XXVII Domingo del Tiempo Ordinario: Ciclo “B”
Gn 2, 18-24
Sal 127
Hb 2, 8-11
Mc 10, 2-16
Qué bellas son las palabras que San Marcos nos ofrece el día de hoy en su Evangelio: palabras de Jesús sobre el matrimonio y los pequeños.
El relato comienza con la provocación de los fariseos sobre si es lícito para el hombre repudiar a su mujer. Sin embargo, Jesús, con su sabiduría, redimensiona la prescripción dada por Moisés: “Lo permitió por la dureza de su corazón”. Se trata de justificar un parche puesto en las grietas producidas por el egoísmo.
El Maestro no duda en retomar el libro del Génesis, puesto que sabe la importancia que tiene ese escrito en la vida de los judíos: “Desde el principio de la creación, Dios los hizo hombre y mujer…”. Y no solo se ha quedado en eso, sino que lo ha coronado con la expresión: “Lo que Dios ha unido, que no lo separe el hombre”.
En el proyecto de Dios, no se trata de que si un hombre se casa con una mujer y las cosas no funcionan se separen. Por supuesto que no es ese el deseo del Creador. Se trata, mas bien, de luchar por un cambio, de esforzarse en reconciliarse, en que la ayuda sea mutua y puedan superar sus adversidades. Lo que va a permitir que los esposos se mantengan unidos en el matrimonio será el amor, un amor que se done completamente al otro, sostenido por la gracia de Jesús.

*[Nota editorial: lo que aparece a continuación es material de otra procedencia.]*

<file path="src/rtl/lsu_pkg.sv">
// Shared types and helpers for the multi-cycle load/store unit (lsu_mc).
// Optional build macro: LSU_MISALIGN_SPLIT_EN adds the ISSUE2/WAIT2 states.
// With it, word-crossing accesses are split into two word accesses.
package lsu_pkg;

  localparam int LSU_XLEN = 32;
  localparam int LSU_AW   = 14;

  // RV32I funct3 size/sign encodings for loads and stores
  localparam logic [2:0] F3_B  = 3'b000;
  localparam logic [2:0] F3_H  = 3'b001;
  localparam logic [2:0] F3_W  = 3'b010;
  localparam logic [2:0] F3_BU = 3'b100;
  localparam logic [2:0] F3_HU = 3'b101;

  typedef enum logic [2:0] {
    IDLE   = 3'd0,
    ISSUE  = 3'd1,
    WAIT   = 3'd2,
    RESP   = 3'd3
`ifdef LSU_MISALIGN_SPLIT_EN
    ,
    ISSUE2 = 3'd4,
    WAIT2  = 3'd5
`endif
  } lsu_state_t;

  typedef struct packed {
    logic                store;
    logic [2:0]          funct3;
    logic [LSU_AW-1:0]   addr;
    logic [LSU_XLEN-1:0] wdata;
  } lsu_req_t;

  // Stores only exist in the signed-size encodings; BU/HU are load-only.
  function automatic logic f3_legal(input logic store, input logic [2:0] funct3);
    logic ok;
    case (funct3)
      F3_B, F3_H, F3_W: ok = 1'b1;
      F3_BU, F3_HU:     ok = ~store;
      default:          ok = 1'b0;
    endcase
    return ok;
  endfunction

  // size is funct3[1:0]: 00 byte, 01 half, 10 word.
  function automatic logic is_misaligned(input logic [1:0] size, input logic [1:0] off);
    logic mis;
    case (size)
      2'b01:   mis = off[0];
      2'b10:   mis = (off != 2'b00);
      default: mis = 1'b0;
    endcase
    return mis;
  endfunction

`ifdef LSU_MISALIGN_SPLIT_EN
  // True when the access spills into the next memory word.
  function automatic logic crosses_word(input logic [1:0] size, input logic [1:0] off);
    logic cross;
    case (size)
      2'b01:   cross = (off == 2'b11);
      2'b10:   cross = (off != 2'b00);
      default: cross = 1'b0;
    endcase
    return cross;
  endfunction
`endif

endpackage

</file>
<file path="src/rtl/lsu_mc_if.sv">
// Core-request / memory-port bundle for lsu_mc.
// slave is the LSU side; master is the core+memory environment side.
interface lsu_mc_if #(
  parameter int XLEN = lsu_pkg::LSU_XLEN,
  parameter int AW   = lsu_pkg::LSU_AW
);
  logic            req_valid;
  logic            req_ready;
  logic            req_store;
  logic [2:0]      req_funct3;
  logic [AW-1:0]   req_addr;
  logic [XLEN-1:0] req_wdata;
  logic            rsp_valid;
  logic [XLEN-1:0] rsp_rdata;
  logic            rsp_fault;
  logic            mem_req;
  logic            mem_we;
  logic [3:0]      mem_be;
  logic [AW-3:0]   mem_addr;
  logic [XLEN-1:0] mem_wdata;
  logic            mem_gnt;
  logic            mem_rvalid;
  logic [XLEN-1:0] mem_rdata;

  modport slave (
    input  req_valid, req_store, req_funct3, req_addr, req_wdata,
    input  mem_gnt, mem_rvalid, mem_rdata,
    output req_ready, rsp_valid, rsp_rdata, rsp_fault,
    output mem_req, mem_we, mem_be, mem_addr, mem_wdata
  );

  modport master (
    output req_valid, req_store, req_funct3, req_addr, req_wdata,
    output mem_gnt, mem_rvalid, mem_rdata,
    input  req_ready, rsp_valid, rsp_rdata, rsp_fault,
    input  mem_req, mem_we, mem_be, mem_addr, mem_wdata
  );
endinterface

</file>
<file path="src/rtl/lsu_align.sv">
// Combinational lane logic for lsu_mc: byte enables, store-data lane
// placement and load extraction/extension. With LSU_MISALIGN_SPLIT_EN the
// upper-word half of a crossing access is produced as well.
module lsu_align
  import lsu_pkg::*;
(
  input  logic [2:0]          funct3,
  input  logic [1:0]          off,
  input  logic [LSU_XLEN-1:0] wdata,
  input  logic [LSU_XLEN-1:0] rdata_lo,
`ifdef LSU_MISALIGN_SPLIT_EN
  input  logic [LSU_XLEN-1:0] rdata_hi,
  output logic [3:0]          be_hi,
  output logic [LSU_XLEN-1:0] wdata_hi,
`endif
  output logic [3:0]          be_lo,
  output logic [LSU_XLEN-1:0] wdata_lo,
  output logic [LSU_XLEN-1:0] rdata_ext
);

  logic [3:0]          mask_s;
  logic [LSU_XLEN-1:0] rep_s;
  logic [LSU_XLEN-1:0] sh_lo_s;
  logic [LSU_XLEN-1:0] rd_sh_s;
  logic [4:0]          bit_off_s;

  assign bit_off_s = {off, 3'b000};

  // Unshifted byte-enable mask for the access size
  always_comb begin
    case (funct3[1:0])
      2'b00:   mask_s = 4'b0001;
      2'b01:   mask_s = 4'b0011;
      2'b10:   mask_s = 4'b1111;
      default: mask_s = 4'b0000;
    endcase
  end

  // Replicated store data: every lane already holds the right bytes
  always_comb begin
    case (funct3[1:0])
      2'b00:   rep_s = {4{wdata[7:0]}};
      2'b01:   rep_s = {2{wdata[15:0]}};
      default: rep_s = wdata;
    endcase
  end

  assign be_lo   = mask_s << off;
  assign sh_lo_s = wdata << bit_off_s;
  // Aligned accesses use replication; shifted placement only when lanes move across the natural boundary
  assign wdata_lo = is_misaligned(funct3[1:0], off) ? sh_lo_s : rep_s;

`ifdef LSU_MISALIGN_SPLIT_EN
  assign be_hi    = 4'(({4'b0000, mask_s} << off) >> 3'd4);
  assign wdata_hi = 32'(({32'h0000_0000, wdata} << bit_off_s) >> 6'd32);
  assign rd_sh_s  = 32'({rdata_hi, rdata_lo} >> bit_off_s);
`else
  assign rd_sh_s  = rdata_lo >> bit_off_s;
`endif

  // Load extraction: pick low 8/16/32 bits and sign- or zero-extend
  always_comb begin
    case (funct3)
      F3_B:    rdata_ext = {{24{rd_sh_s[7]}}, rd_sh_s[7:0]};
      F3_BU:   rdata_ext = {24'h00_0000, rd_sh_s[7:0]};
      F3_H:    rdata_ext = {{16{rd_sh_s[15]}}, rd_sh_s[15:0]};
      F3_HU:   rdata_ext = {16'h0000, rd_sh_s[15:0]};
      F3_W:    rdata_ext = rd_sh_s;
      default: rdata_ext = 32'h0000_0000;
    endcase
  end

endmodule

</file>
<file path="src/rtl/lsu_mc.sv">
// Multi-cycle load/store unit: core valid/ready request in, byte-enabled
// word access on a req/gnt/rvalid memory port, one-cycle response out.
// Optional build macro: LSU_MISALIGN_SPLIT_EN (split word-crossing accesses).
module lsu_mc
  import lsu_pkg::*;
#(
  parameter int XLEN = LSU_XLEN,
  parameter int AW   = LSU_AW
) (
  input logic     clk,
  input logic     reset,
  lsu_mc_if.slave bus
);

  localparam int WAW = AW - 2;

  lsu_state_t      state_q, state_d;
  lsu_req_t        req_q, req_d, cur_s;
  logic            req_ready_q, req_ready_d;
  logic            rsp_valid_q, rsp_valid_d;
  logic            rsp_fault_q, rsp_fault_d;
  logic [XLEN-1:0] rsp_rdata_q, rsp_rdata_d;
  logic            mem_req_q, mem_req_d;
  logic            mem_we_q, mem_we_d;
  logic [3:0]      mem_be_q, mem_be_d;
  logic [WAW-1:0]  mem_addr_q, mem_addr_d;
  logic [XLEN-1:0] mem_wdata_q, mem_wdata_d;

  logic            fault_s;
  logic [3:0]      be_lo_s;
  logic [XLEN-1:0] wdata_lo_s, rdata_lo_s, rdata_ext_s;
`ifdef LSU_MISALIGN_SPLIT_EN
  logic            split_q, split_d, split_s;
  logic [XLEN-1:0] lo_word_q, lo_word_d;
  logic [3:0]      be_hi_s;
  logic [XLEN-1:0] wdata_hi_s;
`endif

  // Request view: live core inputs while idle, latched copy once accepted
  always_comb begin
    cur_s = req_q;
    if (state_q == IDLE) begin
      cur_s.store  = bus.req_store;
      cur_s.funct3 = bus.req_funct3;
      cur_s.addr   = bus.req_addr;
      cur_s.wdata  = bus.req_wdata;
    end else begin
      cur_s = req_q;
    end
  end

`ifdef LSU_MISALIGN_SPLIT_EN
  assign split_s    = crosses_word(cur_s.funct3[1:0], cur_s.addr[1:0]);
  assign fault_s    = ~f3_legal(cur_s.store, cur_s.funct3);
  assign rdata_lo_s = (state_q == WAIT2) ? lo_word_q : bus.mem_rdata;
`else
  assign fault_s    = ~f3_legal(cur_s.store, cur_s.funct3) |
                      is_misaligned(cur_s.funct3[1:0], cur_s.addr[1:0]);
  assign rdata_lo_s = bus.mem_rdata;
`endif

  lsu_align u_align (
    .funct3    (cur_s.funct3),
    .off       (cur_s.addr[1:0]),
    .wdata     (cur_s.wdata),
    .rdata_lo  (rdata_lo_s),
`ifdef LSU_MISALIGN_SPLIT_EN
    .rdata_hi  (bus.mem_rdata),
    .be_hi     (be_hi_s),
    .wdata_hi  (wdata_hi_s),
`endif
    .be_lo     (be_lo_s),
    .wdata_lo  (wdata_lo_s),
    .rdata_ext (rdata_ext_s)
  );

  // Next-state and next-output logic; every output is a flop
  always_comb begin
    state_d     = state_q;
    req_d       = req_q;
    req_ready_d = req_ready_q;
    rsp_valid_d = rsp_valid_q;
    rsp_fault_d = rsp_fault_q;
    rsp_rdata_d = rsp_rdata_q;
    mem_req_d   = mem_req_q;
    mem_we_d    = mem_we_q;
    mem_be_d    = mem_be_q;
    mem_addr_d  = mem_addr_q;
    mem_wdata_d = mem_wdata_q;
`ifdef LSU_MISALIGN_SPLIT_EN
    split_d     = split_q;
    lo_word_d   = lo_word_q;
`endif
    case (state_q)
      IDLE: begin
        if (bus.req_valid) begin
          req_d       = cur_s;
          req_ready_d = 1'b0;
          rsp_rdata_d = '0;
          if (fault_s) begin
            state_d     = RESP;
            rsp_valid_d = 1'b1;
            rsp_fault_d = 1'b1;
          end else begin
            state_d     = ISSUE;
            rsp_fault_d = 1'b0;
            mem_req_d   = 1'b1;
            mem_we_d    = cur_s.store;
            mem_be_d    = be_lo_s;
            mem_addr_d  = cur_s.addr[AW-1:2];
            mem_wdata_d = wdata_lo_s;
`ifdef LSU_MISALIGN_SPLIT_EN
            split_d     = split_s;
`endif
          end
        end else begin
          req_ready_d = 1'b1;
        end
      end
      ISSUE: begin
        if (bus.mem_gnt) begin
          mem_req_d = 1'b0;
          state_d   = WAIT;
        end else begin
          state_d   = ISSUE;
        end
      end
      WAIT: begin
        if (!bus.mem_rvalid) begin
          state_d = WAIT;
        end
`ifdef LSU_MISALIGN_SPLIT_EN
        else if (split_q) begin
          lo_word_d   = bus.mem_rdata;
          state_d     = ISSUE2;
          mem_req_d   = 1'b1;
          mem_be_d    = be_hi_s;
          mem_wdata_d = wdata_hi_s;
          mem_addr_d  = mem_addr_q + {{(WAW-1){1'b0}}, 1'b1};
        end
`endif
        else begin
          state_d     = RESP;
          rsp_valid_d = 1'b1;
          rsp_rdata_d = req_q.store ? '0 : rdata_ext_s;
        end
      end
`ifdef LSU_MISALIGN_SPLIT_EN
      ISSUE2: begin
        if (bus.mem_gnt) begin
          mem_req_d = 1'b0;
          state_d   = WAIT2;
        end else begin
          state_d   = ISSUE2;
        end
      end
      WAIT2: begin
        if (bus.mem_rvalid) begin
          state_d     = RESP;
          rsp_valid_d = 1'b1;
          rsp_rdata_d = req_q.store ? '0 : rdata_ext_s;
        end else begin
          state_d     = WAIT2;
        end
      end
`endif
      RESP: begin
        rsp_valid_d = 1'b0;
        req_ready_d = 1'b1;
        state_d     = IDLE;
      end
      default: begin
        state_d     = IDLE;
        req_ready_d = 1'b1;
        rsp_valid_d = 1'b0;
        mem_req_d   = 1'b0;
      end
    endcase
  end

  // State and output registers; reset drops any in-flight transaction
  always_ff @(posedge clk or negedge reset) begin
    if (!reset) begin
      state_q     <= IDLE;
      req_q       <= '0;
      req_ready_q <= 1'b1;
      rsp_valid_q <= 1'b0;
      rsp_fault_q <= 1'b0;
      rsp_rdata_q <= '0;
      mem_req_q   <= 1'b0;
      mem_we_q    <= 1'b0;
      mem_be_q    <= 4'b0000;
      mem_addr_q  <= '0;
      mem_wdata_q <= '0;
`ifdef LSU_MISALIGN_SPLIT_EN
      split_q     <= 1'b0;
      lo_word_q   <= '0;
`endif
    end else begin
      state_q     <= state_d;
      req_q       <= req_d;
      req_ready_q <= req_ready_d;
      rsp_valid_q <= rsp_valid_d;
      rsp_fault_q <= rsp_fault_d;
      rsp_rdata_q <= rsp_rdata_d;
      mem_req_q   <= mem_req_d;
      mem_we_q    <= mem_we_d;
      mem_be_q    <= mem_be_d;
      mem_addr_q  <= mem_addr_d;
      mem_wdata_q <= mem_wdata_d;
`ifdef LSU_MISALIGN_SPLIT_EN
      split_q     <= split_d;
      lo_word_q   <= lo_word_d;
`endif
    end
  end

  assign bus.req_ready = req_ready_q;
  assign bus.rsp_valid = rsp_valid_q;
  assign bus.rsp_fault = rsp_fault_q;
  assign bus.rsp_rdata = rsp_rdata_q;
  assign bus.mem_req   = mem_req_q;
  assign bus.mem_we    = mem_we_q;
  assign bus.mem_be    = mem_be_q;
  assign bus.mem_addr  = mem_addr_q;
  assign bus.mem_wdata = mem_wdata_q;

endmodule
</file>
<file path="src/flat_wrapper.sv">
// flat-port wrapper written by rule: the top's interface ports become plain ports
module lsu_mc_flat import lsu_pkg::*;
#(
  parameter int XLEN = LSU_XLEN,
  parameter int AW   = LSU_AW
)
  (clk, reset, bus_req_valid, bus_req_store, bus_req_funct3, bus_req_addr, bus_req_wdata, bus_mem_gnt, bus_mem_rvalid, bus_mem_rdata, bus_req_ready, bus_rsp_valid, bus_rsp_rdata, bus_rsp_fault, bus_mem_req, bus_mem_we, bus_mem_be, bus_mem_addr, bus_mem_wdata);
  lsu_mc_if #(.XLEN(XLEN), .AW(AW)) bus_i ();
  input logic clk;
  input logic reset;
  input wire logic [$bits(bus_i.req_valid)-1:0] bus_req_valid;
  input wire logic [$bits(bus_i.req_store)-1:0] bus_req_store;
  input wire logic [$bits(bus_i.req_funct3)-1:0] bus_req_funct3;
  input wire logic [$bits(bus_i.req_addr)-1:0] bus_req_addr;
  input wire logic [$bits(bus_i.req_wdata)-1:0] bus_req_wdata;
  input wire logic [$bits(bus_i.mem_gnt)-1:0] bus_mem_gnt;
  input wire logic [$bits(bus_i.mem_rvalid)-1:0] bus_mem_rvalid;
  input wire logic [$bits(bus_i.mem_rdata)-1:0] bus_mem_rdata;
  output wire logic [$bits(bus_i.req_ready)-1:0] bus_req_ready;
  output wire logic [$bits(bus_i.rsp_valid)-1:0] bus_rsp_valid;
  output wire logic [$bits(bus_i.rsp_rdata)-1:0] bus_rsp_rdata;
  output wire logic [$bits(bus_i.rsp_fault)-1:0] bus_rsp_fault;
  output wire logic [$bits(bus_i.mem_req)-1:0] bus_mem_req;
  output wire logic [$bits(bus_i.mem_we)-1:0] bus_mem_we;
  output wire logic [$bits(bus_i.mem_be)-1:0] bus_mem_be;
  output wire logic [$bits(bus_i.mem_addr)-1:0] bus_mem_addr;
  output wire logic [$bits(bus_i.mem_wdata)-1:0] bus_mem_wdata;
  assign bus_i.req_valid = bus_req_valid;
  assign bus_i.req_store = bus_req_store;
  assign bus_i.req_funct3 = bus_req_funct3;
  assign bus_i.req_addr = bus_req_addr;
  assign bus_i.req_wdata = bus_req_wdata;
  assign bus_i.mem_gnt = bus_mem_gnt;
  assign bus_i.mem_rvalid = bus_mem_rvalid;
  assign bus_i.mem_rdata = bus_mem_rdata;
  assign bus_req_ready = bus_i.req_ready;
  assign bus_rsp_valid = bus_i.rsp_valid;
  assign bus_rsp_rdata = bus_i.rsp_rdata;
  assign bus_rsp_fault = bus_i.rsp_fault;
  assign bus_mem_req = bus_i.mem_req;
  assign bus_mem_we = bus_i.mem_we;
  assign bus_mem_be = bus_i.mem_be;
  assign bus_mem_addr = bus_i.mem_addr;
  assign bus_mem_wdata = bus_i.mem_wdata;
  lsu_mc #(.XLEN(XLEN), .AW(AW)) u_core (.clk(clk), .reset(reset), .bus(bus_i));
endmodule
</file>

Si el amor no impera en los cónyuges y comienza a prevalecer el interés individual, se comienza a dar la propia satisfacción, su unión no prevalecerá. El mismo Evangelio nos recuerda que, el hombre y la mujer, están llamados a vivir una experiencia de relación en el amor y que se pueden donar generosamente el uno al otro, inclusive en las crisis que estén atravesando.
La manera en la que Dios se ha manifestado a su pueblo infiel nos enseña que el amor herido y traicionado puede ser sanado a través del perdón y del amor. Por ello, la Iglesia en algunas situaciones, no busca condenar a los matrimonios que han fallado, sino que, mas bien, se siente llamada a vivir la presencia del amor, de la caridad, y manifestar en ellos la misericordia que proviene del Padre.
Por otra parte, el Evangelio, nos muestra a un Jesús que reacciona de una manera insólita: se indigna. Pero lo que más sorprende es que su indignación no ha sido causada por la pregunta de los fariseos que lo quieren poner a prueba sobres si está permitido el divorcio o no, sino que es causada por los mismos discípulos, los cuales, en su intento de proteger al Maestro de la multitud de la muchedumbre, no permiten que unos niños se acerquen a Él. Con otras palabras: el Señor no se indigna con aquellos que discuten con Él, sino con quienes alejan a los demás de Él.
Recordemos que hace algunos domingos Jesús había realizado un hermoso gesto al abrazar a un niño y ponerlo al centro. El Maestro les había enseñado que los pequeños han de ser servido primero (cfr. Mc 9, 35-37). Todos aquellos que buscan constantemente a Dios lo encontrarán allí, en lo pequeño.
En la vida, cuando uno se reconoce pequeño, es cuando puede llegar a ser grande. Si somos conscientes, nos damos cuenta de que crecemos no tanto en los éxitos o en las cosas que llegamos a poseer, sino, sobre todo, en los momentos en los que luchamos y luchamos contra nuestra fragilidad. Es ahí donde maduramos, donde se abre el corazón a Dios, a los demás.
Cuando somos pequeños, abrimos los ojos al verdadero sentido de la vida, a lo que verdaderamente vale la pena. Cuando nos sentimos pequeños ante las adversidades, no nos desanimamos, sino que aprendemos a confiar en que todo estará bien, porque mis papás están ahí para protegerme.
De hecho, es precisamente en la fragilidad donde descubrimos cuánto nos cuida el Señor. Del mismo modo que en el Evangelio, Jesús “nos abraza y nos bendice, imponiéndonos sus manos”. Las contrariedades que se presentan en nuestra vida son las ocasiones privilegiadas para poder experimentar el amor de Dios. Cuando somos pequeños podemos apreciar la ternura de Dios. Esa ternura que nos da la paz, esa confianza que nos hace crecer, porque Dios siempre permanece a nuestro lado para darnos la tranquilidad de saber que todo estará bien.
No sigamos con nuestra actitud de “adultos maduros”, que creemos que por ser grandes ya lo sabemos todo. Al contrario, presentémonos al Señor con humildad, como los niños, para que nos ayude en los momentos de fragilidad, para ser conscientes de que Él obra portentos en aquellos que se hacen humildes y sencillos.